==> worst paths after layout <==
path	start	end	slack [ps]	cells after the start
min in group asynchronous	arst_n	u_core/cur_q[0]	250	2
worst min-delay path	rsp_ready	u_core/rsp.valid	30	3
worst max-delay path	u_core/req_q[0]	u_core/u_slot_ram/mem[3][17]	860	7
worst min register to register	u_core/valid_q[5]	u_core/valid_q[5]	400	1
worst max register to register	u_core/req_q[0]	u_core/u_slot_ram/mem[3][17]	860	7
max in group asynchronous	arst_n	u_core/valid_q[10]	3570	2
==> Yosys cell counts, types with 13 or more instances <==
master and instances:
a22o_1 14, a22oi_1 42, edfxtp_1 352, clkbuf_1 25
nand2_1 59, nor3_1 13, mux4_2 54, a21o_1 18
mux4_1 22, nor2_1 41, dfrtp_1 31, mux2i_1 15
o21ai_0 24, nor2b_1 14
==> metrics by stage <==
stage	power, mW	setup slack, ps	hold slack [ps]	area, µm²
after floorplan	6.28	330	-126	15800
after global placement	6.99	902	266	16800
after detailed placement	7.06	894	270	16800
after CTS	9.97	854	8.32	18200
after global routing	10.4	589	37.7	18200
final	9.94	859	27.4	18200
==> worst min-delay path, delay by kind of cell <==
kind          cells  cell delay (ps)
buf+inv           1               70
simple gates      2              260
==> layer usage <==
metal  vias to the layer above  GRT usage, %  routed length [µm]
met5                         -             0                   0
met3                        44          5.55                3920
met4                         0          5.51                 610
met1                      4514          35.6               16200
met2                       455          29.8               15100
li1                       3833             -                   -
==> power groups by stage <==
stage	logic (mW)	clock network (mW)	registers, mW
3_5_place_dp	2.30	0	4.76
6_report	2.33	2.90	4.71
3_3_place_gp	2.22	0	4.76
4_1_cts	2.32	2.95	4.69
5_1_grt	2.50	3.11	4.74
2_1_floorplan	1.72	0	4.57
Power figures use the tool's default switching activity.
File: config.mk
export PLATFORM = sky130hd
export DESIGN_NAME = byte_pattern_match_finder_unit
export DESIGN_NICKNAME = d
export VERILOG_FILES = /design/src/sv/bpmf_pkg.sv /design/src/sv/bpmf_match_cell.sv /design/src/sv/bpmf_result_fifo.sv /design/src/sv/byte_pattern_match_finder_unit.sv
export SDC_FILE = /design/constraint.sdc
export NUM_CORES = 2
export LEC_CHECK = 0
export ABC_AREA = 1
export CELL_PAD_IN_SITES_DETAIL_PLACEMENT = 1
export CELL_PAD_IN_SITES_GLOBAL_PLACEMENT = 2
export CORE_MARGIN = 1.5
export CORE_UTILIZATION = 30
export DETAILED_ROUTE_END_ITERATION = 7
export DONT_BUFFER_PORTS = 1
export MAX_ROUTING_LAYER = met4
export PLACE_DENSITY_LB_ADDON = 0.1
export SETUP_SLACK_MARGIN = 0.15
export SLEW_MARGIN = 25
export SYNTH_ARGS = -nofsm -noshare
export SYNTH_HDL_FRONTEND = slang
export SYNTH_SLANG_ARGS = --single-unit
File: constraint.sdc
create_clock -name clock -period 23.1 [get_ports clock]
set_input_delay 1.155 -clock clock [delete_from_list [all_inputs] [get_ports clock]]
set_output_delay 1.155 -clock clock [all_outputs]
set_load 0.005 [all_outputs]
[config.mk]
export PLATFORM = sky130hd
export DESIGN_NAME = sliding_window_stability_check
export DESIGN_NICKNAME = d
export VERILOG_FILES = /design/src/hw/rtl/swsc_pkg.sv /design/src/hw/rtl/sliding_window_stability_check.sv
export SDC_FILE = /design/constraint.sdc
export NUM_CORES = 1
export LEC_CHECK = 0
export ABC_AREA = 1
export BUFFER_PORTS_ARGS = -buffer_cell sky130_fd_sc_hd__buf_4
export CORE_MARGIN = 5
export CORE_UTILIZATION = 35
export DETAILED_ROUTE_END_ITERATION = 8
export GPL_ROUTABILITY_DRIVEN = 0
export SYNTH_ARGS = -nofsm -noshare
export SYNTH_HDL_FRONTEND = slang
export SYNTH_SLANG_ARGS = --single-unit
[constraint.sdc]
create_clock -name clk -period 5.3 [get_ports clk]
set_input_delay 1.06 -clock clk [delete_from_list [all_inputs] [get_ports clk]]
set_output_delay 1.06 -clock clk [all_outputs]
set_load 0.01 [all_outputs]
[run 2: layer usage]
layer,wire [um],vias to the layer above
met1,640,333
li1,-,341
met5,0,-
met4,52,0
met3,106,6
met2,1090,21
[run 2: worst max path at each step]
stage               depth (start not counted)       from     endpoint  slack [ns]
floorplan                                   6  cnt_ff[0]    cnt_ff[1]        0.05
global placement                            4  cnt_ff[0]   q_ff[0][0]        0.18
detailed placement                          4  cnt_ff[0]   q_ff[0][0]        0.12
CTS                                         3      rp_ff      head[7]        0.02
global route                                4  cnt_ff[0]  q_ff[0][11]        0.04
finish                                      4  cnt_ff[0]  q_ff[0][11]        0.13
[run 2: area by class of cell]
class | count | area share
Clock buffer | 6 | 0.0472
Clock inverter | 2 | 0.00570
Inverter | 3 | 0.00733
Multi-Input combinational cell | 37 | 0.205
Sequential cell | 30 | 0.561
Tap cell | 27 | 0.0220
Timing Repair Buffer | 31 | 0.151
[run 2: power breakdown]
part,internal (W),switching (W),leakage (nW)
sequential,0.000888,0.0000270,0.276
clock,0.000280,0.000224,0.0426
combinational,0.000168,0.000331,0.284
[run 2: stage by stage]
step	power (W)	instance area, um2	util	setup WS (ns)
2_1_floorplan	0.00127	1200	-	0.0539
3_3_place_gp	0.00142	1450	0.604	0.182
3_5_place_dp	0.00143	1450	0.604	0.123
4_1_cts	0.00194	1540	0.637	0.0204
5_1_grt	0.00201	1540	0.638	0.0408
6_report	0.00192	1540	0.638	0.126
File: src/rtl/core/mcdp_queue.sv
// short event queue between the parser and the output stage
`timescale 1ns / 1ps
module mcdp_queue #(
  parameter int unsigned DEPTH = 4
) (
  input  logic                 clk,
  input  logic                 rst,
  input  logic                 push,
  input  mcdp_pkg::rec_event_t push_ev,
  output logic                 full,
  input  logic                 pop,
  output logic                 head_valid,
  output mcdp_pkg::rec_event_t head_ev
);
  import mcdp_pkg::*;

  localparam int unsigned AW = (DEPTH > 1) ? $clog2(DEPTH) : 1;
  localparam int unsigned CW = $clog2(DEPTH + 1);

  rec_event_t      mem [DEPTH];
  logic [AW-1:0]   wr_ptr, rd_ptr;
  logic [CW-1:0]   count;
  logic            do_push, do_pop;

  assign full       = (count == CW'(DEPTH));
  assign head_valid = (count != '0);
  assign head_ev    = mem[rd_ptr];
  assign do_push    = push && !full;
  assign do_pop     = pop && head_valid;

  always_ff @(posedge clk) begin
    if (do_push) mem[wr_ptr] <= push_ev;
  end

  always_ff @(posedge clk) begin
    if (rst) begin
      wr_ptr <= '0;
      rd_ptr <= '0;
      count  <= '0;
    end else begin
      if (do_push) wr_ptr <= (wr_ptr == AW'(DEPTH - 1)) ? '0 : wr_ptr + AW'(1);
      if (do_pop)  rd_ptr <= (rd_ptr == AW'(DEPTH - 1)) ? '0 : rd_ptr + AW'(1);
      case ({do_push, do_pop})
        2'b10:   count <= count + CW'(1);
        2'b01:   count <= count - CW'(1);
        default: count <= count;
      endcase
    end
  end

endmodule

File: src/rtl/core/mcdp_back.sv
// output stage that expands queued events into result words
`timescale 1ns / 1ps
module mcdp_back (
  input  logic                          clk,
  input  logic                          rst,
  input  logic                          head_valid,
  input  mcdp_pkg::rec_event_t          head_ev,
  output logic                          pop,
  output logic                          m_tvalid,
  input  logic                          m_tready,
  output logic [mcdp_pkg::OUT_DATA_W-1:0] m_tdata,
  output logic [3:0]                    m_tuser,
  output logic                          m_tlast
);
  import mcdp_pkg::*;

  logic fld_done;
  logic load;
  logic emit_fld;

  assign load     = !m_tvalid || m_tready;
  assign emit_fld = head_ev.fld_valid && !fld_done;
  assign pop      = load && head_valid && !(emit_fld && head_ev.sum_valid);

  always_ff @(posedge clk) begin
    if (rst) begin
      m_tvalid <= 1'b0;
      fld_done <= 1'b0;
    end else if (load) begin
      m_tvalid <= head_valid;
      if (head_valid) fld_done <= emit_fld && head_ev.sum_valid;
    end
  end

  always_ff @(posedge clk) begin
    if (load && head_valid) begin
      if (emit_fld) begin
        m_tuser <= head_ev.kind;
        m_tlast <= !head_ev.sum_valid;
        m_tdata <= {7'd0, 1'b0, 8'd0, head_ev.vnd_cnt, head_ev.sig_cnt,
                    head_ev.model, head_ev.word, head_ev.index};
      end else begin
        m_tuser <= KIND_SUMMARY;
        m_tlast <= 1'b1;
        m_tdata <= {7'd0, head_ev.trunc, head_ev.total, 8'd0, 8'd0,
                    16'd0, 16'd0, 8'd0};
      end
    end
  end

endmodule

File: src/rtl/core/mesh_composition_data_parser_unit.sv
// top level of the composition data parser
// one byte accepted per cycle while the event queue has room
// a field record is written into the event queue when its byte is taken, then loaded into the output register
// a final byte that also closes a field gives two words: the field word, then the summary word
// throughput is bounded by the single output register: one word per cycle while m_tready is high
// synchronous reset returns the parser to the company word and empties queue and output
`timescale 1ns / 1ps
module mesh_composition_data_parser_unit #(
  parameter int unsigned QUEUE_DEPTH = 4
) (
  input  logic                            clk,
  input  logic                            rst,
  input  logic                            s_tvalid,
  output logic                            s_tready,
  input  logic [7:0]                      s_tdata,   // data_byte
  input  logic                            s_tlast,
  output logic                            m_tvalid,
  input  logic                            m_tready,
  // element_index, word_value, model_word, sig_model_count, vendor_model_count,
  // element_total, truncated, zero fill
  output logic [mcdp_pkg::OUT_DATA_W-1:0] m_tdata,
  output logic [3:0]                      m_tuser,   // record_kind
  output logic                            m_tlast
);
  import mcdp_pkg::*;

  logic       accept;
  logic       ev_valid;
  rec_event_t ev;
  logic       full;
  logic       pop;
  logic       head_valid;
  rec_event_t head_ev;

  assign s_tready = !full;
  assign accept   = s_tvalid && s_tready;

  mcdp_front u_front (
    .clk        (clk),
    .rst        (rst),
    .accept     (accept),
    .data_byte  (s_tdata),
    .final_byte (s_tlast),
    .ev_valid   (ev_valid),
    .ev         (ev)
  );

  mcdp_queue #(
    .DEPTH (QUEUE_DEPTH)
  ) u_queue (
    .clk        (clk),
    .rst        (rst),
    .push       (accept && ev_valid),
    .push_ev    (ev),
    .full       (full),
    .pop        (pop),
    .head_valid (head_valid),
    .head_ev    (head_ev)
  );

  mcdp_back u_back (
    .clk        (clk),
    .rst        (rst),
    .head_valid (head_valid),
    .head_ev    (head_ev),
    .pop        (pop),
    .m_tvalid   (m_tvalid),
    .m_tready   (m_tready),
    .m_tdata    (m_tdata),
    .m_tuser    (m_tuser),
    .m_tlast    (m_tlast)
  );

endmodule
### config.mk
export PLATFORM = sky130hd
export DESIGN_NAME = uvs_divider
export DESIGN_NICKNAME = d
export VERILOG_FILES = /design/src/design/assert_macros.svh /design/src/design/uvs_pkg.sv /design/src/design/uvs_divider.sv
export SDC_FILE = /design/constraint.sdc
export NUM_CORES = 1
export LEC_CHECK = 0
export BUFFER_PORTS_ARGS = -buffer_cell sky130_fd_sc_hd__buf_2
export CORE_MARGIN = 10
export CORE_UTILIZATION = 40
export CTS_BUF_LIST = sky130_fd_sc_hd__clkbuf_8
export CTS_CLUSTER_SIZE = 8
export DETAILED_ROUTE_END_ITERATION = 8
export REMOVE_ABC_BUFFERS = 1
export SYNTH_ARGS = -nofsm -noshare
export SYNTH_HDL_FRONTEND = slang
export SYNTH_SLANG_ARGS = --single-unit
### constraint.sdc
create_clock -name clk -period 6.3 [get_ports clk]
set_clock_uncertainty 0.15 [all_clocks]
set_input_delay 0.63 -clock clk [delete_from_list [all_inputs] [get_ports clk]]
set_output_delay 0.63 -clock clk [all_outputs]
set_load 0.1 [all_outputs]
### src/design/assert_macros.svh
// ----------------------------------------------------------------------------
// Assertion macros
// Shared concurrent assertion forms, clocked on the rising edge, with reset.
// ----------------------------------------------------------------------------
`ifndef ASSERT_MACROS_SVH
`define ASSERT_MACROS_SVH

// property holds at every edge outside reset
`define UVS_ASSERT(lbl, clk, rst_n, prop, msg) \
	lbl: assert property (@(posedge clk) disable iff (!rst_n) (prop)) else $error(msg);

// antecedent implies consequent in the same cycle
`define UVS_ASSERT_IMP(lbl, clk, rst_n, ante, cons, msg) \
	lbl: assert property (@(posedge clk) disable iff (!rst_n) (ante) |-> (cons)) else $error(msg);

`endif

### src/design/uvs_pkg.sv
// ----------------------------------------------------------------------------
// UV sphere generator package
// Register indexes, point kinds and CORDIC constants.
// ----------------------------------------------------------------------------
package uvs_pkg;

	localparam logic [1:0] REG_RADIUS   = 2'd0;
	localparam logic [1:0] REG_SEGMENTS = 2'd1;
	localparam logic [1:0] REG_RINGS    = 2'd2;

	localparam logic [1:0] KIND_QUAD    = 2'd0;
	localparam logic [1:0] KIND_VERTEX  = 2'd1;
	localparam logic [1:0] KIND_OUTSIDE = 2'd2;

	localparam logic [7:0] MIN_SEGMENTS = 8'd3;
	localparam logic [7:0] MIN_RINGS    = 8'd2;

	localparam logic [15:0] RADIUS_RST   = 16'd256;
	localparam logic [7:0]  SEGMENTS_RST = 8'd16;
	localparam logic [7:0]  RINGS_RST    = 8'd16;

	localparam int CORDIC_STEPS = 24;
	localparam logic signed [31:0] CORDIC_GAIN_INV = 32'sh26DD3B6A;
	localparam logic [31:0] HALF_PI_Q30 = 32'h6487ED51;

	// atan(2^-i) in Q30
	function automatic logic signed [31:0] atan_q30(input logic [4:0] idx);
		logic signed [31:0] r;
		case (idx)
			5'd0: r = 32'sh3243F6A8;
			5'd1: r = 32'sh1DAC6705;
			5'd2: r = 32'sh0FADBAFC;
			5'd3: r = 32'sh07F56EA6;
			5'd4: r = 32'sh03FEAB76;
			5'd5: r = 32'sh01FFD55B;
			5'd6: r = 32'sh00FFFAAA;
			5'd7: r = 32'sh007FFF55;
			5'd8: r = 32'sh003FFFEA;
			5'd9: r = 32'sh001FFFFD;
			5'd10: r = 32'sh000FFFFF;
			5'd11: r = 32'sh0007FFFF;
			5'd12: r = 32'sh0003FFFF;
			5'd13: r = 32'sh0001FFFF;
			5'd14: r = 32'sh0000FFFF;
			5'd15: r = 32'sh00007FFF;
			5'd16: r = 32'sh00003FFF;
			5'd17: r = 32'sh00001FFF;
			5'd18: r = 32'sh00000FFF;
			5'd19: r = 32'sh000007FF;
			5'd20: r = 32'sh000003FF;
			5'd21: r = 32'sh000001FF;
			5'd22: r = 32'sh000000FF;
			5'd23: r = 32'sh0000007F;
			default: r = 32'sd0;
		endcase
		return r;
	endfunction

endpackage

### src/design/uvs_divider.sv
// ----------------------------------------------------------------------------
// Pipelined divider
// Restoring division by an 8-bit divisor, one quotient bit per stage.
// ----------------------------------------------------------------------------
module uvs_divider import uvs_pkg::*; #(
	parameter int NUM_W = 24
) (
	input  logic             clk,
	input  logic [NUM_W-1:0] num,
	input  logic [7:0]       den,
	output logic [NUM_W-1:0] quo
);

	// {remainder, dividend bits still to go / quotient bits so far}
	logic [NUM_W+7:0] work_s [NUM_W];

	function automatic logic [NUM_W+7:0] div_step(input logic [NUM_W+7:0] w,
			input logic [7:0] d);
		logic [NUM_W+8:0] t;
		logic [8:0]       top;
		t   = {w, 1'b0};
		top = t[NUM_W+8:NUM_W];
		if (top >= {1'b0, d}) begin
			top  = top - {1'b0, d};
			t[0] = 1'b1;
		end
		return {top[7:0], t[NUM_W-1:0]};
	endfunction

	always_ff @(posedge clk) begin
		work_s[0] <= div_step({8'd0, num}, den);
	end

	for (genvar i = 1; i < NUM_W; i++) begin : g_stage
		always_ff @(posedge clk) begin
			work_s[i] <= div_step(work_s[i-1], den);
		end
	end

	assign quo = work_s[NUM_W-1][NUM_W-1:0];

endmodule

### Work request
Wherever the line holding "after the start" falls in the entries above, copy exactly from it through the line holding "mux4_1 22, nor2_1 41, dfrtp_1 31, mux2i_1 15", inclusive, and add nothing.

### Your solution
path	start	end	slack [ps]	cells after the start
min in group asynchronous	arst_n	u_core/cur_q[0]	250	2
worst min-delay path	rsp_ready	u_core/rsp.valid	30	3
worst max-delay path	u_core/req_q[0]	u_core/u_slot_ram/mem[3][17]	860	7
worst min register to register	u_core/valid_q[5]	u_core/valid_q[5]	400	1
worst max register to register	u_core/req_q[0]	u_core/u_slot_ram/mem[3][17]	860	7
max in group asynchronous	arst_n	u_core/valid_q[10]	3570	2
==> Yosys cell counts, types with 13 or more instances <==
master and instances:
a22o_1 14, a22oi_1 42, edfxtp_1 352, clkbuf_1 25
nand2_1 59, nor3_1 13, mux4_2 54, a21o_1 18
mux4_1 22, nor2_1 41, dfrtp_1 31, mux2i_1 15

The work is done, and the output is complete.